(Saved entries)

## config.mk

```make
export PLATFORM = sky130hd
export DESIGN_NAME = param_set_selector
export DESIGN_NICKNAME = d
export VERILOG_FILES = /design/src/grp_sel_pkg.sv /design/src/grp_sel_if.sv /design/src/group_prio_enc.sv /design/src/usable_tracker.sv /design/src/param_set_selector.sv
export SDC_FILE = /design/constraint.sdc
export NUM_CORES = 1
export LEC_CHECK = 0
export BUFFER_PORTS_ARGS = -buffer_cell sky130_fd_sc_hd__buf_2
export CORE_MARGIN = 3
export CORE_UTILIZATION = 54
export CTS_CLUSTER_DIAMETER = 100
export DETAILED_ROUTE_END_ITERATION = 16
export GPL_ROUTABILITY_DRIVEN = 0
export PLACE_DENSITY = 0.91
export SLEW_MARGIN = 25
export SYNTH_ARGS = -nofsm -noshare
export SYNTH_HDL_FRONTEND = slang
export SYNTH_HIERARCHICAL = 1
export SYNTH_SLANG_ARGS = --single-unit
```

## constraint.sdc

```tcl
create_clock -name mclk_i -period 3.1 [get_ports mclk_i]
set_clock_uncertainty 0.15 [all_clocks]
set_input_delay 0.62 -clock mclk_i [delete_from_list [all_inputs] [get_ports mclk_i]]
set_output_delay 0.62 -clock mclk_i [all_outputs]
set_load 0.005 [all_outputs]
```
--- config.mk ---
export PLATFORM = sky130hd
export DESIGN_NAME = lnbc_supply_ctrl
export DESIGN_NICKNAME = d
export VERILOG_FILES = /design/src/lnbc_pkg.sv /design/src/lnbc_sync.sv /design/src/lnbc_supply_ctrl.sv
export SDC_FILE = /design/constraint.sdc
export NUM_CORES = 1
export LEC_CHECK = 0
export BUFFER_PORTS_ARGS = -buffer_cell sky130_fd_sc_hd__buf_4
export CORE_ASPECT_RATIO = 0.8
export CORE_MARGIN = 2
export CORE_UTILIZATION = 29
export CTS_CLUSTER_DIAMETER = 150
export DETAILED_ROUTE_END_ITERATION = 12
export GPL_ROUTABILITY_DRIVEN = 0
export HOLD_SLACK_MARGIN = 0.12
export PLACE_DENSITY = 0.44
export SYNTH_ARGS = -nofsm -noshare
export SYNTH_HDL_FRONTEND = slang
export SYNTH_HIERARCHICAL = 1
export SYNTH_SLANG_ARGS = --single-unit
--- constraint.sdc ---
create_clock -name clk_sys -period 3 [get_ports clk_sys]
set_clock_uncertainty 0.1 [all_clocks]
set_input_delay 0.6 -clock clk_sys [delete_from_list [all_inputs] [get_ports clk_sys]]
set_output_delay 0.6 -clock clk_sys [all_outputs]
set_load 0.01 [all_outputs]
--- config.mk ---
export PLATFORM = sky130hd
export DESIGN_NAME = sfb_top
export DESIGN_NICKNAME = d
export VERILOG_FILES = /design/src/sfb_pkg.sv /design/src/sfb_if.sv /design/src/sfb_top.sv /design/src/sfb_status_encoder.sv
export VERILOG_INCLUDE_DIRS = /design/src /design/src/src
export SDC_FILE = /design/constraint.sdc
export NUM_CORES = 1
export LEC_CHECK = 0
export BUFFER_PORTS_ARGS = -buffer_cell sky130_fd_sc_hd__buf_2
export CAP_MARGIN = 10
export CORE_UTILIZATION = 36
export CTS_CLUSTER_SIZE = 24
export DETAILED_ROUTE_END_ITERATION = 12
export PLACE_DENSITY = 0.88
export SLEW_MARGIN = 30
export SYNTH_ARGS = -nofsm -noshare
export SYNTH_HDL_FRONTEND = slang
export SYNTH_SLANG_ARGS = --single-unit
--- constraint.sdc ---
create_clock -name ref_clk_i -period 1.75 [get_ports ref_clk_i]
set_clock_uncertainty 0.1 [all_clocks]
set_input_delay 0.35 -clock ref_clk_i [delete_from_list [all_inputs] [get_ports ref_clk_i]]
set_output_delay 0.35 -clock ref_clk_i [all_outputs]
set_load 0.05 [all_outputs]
* * *
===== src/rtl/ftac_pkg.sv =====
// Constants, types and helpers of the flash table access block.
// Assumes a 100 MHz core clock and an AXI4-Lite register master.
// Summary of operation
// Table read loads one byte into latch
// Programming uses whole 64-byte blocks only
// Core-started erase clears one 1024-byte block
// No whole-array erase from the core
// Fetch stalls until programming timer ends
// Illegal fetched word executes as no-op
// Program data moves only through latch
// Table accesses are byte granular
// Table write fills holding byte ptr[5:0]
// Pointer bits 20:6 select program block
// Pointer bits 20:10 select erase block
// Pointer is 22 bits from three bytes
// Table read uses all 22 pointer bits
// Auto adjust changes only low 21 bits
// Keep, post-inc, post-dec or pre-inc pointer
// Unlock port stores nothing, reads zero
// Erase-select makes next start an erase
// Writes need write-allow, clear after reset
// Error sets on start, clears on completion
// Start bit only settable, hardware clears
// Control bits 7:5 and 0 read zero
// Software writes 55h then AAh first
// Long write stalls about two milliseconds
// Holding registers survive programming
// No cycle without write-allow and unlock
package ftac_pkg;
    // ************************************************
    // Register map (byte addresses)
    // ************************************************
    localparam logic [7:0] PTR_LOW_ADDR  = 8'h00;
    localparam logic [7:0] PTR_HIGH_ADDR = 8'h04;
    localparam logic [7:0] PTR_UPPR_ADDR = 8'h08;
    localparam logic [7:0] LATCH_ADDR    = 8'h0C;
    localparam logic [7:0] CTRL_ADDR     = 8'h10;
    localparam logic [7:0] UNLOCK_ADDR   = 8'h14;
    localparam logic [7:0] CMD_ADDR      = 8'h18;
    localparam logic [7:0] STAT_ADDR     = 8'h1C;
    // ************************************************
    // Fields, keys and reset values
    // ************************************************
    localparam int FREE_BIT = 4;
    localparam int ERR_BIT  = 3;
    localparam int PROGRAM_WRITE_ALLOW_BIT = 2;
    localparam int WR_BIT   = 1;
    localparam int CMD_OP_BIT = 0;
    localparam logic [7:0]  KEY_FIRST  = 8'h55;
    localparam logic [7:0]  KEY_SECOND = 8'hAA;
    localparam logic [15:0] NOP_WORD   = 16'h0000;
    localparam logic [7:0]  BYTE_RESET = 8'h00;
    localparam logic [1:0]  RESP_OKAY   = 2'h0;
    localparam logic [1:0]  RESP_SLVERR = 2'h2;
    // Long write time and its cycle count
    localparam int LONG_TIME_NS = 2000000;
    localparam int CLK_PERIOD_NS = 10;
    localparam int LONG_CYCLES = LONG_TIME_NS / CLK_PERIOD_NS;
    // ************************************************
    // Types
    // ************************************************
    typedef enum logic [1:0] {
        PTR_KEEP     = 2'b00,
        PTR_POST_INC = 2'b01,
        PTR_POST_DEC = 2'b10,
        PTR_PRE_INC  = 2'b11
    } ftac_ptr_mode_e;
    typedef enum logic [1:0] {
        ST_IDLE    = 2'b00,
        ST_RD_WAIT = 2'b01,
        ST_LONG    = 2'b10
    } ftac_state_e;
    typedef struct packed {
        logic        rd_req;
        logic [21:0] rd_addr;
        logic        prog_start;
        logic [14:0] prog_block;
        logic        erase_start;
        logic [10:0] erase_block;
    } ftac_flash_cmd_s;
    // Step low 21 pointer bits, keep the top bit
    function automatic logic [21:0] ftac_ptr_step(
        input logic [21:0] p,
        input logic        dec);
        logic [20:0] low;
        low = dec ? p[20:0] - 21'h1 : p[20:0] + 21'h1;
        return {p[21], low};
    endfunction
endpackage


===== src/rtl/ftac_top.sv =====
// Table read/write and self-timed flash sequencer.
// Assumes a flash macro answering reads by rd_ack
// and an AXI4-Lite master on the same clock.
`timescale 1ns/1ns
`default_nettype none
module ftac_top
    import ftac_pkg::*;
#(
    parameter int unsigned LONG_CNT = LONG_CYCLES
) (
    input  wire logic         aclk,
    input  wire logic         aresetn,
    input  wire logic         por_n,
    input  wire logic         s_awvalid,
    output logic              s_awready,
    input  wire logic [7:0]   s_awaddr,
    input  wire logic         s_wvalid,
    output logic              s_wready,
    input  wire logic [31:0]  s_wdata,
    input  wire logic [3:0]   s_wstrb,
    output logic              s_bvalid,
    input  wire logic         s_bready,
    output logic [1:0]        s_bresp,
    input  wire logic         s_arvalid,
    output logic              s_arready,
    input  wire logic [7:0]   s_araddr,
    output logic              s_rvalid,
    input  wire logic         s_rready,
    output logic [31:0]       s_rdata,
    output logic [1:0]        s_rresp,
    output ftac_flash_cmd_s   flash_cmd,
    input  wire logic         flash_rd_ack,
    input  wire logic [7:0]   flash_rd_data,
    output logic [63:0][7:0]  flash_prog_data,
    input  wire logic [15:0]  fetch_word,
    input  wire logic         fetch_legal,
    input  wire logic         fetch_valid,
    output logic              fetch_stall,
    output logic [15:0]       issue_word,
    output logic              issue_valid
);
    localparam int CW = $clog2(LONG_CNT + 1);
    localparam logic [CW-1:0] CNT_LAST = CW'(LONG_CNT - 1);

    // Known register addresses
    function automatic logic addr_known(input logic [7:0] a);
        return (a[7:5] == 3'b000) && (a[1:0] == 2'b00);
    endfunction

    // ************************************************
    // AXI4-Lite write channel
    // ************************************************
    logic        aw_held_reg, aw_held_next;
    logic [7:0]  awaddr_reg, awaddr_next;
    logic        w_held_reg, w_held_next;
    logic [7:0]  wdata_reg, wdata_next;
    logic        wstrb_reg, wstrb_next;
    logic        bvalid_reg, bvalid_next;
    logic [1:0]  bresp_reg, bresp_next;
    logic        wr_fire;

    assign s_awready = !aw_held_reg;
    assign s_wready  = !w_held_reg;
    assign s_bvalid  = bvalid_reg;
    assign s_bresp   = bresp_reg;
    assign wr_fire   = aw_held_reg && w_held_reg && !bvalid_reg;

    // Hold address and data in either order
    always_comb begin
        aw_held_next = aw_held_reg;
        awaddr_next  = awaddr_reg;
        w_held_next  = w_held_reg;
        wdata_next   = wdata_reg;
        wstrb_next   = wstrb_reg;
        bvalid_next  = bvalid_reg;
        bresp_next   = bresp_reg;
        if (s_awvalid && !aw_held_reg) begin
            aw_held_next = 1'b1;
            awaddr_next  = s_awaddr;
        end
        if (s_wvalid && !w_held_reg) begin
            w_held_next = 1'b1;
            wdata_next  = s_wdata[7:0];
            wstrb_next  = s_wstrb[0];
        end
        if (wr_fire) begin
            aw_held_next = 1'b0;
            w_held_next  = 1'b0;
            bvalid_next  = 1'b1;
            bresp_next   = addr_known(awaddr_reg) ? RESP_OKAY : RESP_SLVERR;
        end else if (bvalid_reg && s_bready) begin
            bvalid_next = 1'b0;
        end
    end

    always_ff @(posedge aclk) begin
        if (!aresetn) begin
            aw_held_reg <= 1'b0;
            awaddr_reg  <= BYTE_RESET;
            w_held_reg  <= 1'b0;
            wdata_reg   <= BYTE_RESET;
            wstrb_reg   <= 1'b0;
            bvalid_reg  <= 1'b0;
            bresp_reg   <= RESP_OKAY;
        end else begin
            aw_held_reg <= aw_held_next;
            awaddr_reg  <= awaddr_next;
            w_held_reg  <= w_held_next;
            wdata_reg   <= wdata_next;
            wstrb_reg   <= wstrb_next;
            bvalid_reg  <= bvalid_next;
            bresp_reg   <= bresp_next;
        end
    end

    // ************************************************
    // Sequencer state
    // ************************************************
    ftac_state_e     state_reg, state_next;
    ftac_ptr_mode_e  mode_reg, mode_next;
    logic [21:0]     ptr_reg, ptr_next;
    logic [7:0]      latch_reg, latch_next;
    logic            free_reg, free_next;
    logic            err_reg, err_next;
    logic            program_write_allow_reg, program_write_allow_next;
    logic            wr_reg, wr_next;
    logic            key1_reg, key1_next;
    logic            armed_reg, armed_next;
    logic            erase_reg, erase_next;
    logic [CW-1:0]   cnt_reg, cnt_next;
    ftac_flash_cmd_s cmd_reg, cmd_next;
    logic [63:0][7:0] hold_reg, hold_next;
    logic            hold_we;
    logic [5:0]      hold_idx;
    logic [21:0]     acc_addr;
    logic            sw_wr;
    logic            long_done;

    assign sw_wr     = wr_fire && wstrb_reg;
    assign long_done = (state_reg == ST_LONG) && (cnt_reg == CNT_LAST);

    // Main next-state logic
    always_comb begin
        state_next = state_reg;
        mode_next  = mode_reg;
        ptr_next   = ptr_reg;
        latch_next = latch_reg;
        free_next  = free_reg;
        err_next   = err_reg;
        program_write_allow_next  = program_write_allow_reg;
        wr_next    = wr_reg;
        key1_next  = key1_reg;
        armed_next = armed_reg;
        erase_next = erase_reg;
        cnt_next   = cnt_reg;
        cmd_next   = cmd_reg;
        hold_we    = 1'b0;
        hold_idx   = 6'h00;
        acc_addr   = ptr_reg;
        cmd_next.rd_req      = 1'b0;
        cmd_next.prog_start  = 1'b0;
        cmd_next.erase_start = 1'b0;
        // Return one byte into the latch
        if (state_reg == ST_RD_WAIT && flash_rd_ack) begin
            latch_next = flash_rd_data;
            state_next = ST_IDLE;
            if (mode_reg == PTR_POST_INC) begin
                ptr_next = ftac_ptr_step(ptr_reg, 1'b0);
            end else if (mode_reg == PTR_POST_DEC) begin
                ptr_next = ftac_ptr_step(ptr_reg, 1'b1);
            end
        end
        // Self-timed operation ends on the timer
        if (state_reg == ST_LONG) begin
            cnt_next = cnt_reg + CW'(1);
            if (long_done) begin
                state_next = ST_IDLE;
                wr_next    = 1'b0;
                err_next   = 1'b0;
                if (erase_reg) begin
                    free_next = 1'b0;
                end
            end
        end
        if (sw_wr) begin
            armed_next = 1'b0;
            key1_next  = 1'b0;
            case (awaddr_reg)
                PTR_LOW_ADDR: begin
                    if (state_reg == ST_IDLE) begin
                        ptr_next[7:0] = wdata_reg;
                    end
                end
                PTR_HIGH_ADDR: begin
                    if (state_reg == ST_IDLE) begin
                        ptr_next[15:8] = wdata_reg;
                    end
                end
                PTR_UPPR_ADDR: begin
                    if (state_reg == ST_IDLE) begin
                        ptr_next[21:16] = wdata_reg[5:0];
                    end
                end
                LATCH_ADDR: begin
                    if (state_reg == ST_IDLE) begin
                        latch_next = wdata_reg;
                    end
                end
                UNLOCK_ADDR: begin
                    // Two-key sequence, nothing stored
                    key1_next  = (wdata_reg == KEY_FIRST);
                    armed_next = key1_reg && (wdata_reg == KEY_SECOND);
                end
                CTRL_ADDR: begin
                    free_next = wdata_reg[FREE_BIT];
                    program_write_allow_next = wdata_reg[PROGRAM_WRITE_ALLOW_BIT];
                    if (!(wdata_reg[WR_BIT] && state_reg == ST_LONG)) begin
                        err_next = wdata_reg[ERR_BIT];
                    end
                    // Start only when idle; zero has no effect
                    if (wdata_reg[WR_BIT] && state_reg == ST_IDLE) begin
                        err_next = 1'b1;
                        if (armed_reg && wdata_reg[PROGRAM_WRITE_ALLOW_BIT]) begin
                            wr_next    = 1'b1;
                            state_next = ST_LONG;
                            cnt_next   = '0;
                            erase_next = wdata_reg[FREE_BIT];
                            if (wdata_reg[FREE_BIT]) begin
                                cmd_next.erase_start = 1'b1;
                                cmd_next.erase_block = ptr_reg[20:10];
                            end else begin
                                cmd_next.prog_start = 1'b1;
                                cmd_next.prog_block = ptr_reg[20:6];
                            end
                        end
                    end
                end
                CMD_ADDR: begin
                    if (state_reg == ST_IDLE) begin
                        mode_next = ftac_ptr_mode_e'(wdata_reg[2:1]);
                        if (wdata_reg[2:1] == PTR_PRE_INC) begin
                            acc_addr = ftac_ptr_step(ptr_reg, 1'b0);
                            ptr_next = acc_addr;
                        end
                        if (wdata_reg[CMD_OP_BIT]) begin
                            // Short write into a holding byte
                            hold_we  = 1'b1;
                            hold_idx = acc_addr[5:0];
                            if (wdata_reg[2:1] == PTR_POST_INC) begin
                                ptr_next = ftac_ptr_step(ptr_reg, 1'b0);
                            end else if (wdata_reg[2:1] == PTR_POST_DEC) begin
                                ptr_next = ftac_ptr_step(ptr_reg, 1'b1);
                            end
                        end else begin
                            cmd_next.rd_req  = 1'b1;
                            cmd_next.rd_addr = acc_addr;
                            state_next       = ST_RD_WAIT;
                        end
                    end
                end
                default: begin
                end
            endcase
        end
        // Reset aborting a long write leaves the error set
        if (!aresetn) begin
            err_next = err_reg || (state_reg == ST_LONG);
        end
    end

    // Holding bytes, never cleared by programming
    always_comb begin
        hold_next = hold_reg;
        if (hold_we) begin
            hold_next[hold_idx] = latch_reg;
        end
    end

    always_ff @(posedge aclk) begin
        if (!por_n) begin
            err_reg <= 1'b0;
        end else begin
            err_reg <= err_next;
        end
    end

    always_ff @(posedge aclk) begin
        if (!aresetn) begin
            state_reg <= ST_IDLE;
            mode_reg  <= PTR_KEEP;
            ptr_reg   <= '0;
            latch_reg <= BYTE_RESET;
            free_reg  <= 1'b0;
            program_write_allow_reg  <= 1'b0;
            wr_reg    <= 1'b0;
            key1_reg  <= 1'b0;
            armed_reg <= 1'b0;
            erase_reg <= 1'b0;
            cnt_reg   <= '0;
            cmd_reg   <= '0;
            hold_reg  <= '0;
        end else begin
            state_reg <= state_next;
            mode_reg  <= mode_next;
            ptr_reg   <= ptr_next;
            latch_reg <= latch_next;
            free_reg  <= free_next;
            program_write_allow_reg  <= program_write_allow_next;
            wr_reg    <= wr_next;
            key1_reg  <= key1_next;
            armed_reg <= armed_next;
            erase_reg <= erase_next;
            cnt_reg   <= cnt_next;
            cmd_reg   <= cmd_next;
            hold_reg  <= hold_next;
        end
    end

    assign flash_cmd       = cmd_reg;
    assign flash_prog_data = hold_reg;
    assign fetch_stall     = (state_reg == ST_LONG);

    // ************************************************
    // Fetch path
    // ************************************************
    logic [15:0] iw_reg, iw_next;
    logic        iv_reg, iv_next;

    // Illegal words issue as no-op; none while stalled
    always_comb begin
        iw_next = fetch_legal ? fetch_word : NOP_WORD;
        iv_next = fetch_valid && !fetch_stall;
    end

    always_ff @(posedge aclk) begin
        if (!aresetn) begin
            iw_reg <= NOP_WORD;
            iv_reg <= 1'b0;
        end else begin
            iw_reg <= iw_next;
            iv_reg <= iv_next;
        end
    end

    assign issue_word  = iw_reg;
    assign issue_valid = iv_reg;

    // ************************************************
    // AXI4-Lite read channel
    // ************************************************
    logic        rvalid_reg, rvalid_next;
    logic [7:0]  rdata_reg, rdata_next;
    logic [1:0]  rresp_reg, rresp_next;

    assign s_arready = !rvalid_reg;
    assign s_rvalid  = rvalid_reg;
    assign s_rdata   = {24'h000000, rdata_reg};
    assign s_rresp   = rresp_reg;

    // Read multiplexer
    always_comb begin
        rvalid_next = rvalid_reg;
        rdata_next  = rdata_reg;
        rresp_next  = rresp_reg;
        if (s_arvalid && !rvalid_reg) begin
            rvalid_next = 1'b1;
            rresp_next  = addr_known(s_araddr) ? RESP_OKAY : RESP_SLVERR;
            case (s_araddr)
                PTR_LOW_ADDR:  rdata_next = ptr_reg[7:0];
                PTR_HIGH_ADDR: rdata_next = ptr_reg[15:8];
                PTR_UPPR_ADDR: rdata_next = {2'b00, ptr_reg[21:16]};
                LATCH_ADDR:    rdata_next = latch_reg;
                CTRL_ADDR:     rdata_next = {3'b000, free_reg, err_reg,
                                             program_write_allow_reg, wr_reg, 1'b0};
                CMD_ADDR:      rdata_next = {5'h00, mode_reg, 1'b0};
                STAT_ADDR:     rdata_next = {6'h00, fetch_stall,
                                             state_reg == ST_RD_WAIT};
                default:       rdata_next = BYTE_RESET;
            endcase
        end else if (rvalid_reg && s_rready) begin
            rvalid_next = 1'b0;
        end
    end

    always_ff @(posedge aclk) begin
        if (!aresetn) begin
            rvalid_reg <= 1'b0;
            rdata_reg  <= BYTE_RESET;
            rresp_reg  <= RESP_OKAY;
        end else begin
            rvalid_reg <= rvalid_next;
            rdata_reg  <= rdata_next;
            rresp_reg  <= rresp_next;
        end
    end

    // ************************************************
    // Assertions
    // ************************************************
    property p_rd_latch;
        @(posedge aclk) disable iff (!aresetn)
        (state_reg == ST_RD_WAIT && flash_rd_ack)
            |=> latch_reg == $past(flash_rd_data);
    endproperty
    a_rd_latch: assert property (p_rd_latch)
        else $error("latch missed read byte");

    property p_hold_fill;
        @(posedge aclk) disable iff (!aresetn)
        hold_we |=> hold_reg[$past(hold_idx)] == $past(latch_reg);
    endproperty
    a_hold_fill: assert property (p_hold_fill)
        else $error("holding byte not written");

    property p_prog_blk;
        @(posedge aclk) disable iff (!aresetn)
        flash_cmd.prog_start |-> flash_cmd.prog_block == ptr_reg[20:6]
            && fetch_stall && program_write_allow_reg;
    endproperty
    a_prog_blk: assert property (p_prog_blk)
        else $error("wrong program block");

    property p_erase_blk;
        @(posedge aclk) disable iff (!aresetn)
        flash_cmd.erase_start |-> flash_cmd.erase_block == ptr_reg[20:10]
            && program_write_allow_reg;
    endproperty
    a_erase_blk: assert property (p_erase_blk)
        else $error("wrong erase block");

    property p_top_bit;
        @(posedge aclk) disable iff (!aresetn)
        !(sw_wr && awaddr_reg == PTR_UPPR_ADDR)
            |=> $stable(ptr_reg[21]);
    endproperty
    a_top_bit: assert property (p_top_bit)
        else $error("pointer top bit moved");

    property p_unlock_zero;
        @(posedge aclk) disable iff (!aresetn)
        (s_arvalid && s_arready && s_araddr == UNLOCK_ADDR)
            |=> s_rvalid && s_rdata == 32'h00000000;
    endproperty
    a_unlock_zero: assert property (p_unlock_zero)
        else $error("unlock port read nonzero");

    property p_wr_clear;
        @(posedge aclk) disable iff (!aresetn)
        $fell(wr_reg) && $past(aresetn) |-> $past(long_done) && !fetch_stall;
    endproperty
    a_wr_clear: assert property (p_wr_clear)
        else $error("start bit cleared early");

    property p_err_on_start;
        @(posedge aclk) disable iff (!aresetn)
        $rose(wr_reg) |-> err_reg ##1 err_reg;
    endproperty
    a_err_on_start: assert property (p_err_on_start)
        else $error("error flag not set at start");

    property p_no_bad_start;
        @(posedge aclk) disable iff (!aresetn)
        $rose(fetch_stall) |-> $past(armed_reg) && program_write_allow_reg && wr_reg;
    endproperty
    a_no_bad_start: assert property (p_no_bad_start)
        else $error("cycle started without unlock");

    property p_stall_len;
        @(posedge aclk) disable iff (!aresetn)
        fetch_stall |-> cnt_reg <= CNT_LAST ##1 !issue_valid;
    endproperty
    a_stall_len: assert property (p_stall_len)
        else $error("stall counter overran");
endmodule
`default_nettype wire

- **Task to carry out**: Look through the entries above; find each line with the word "nothing" and copy it.

- **Task result**:
// Unlock port stores nothing, reads zero
                    // Two-key sequence, nothing stored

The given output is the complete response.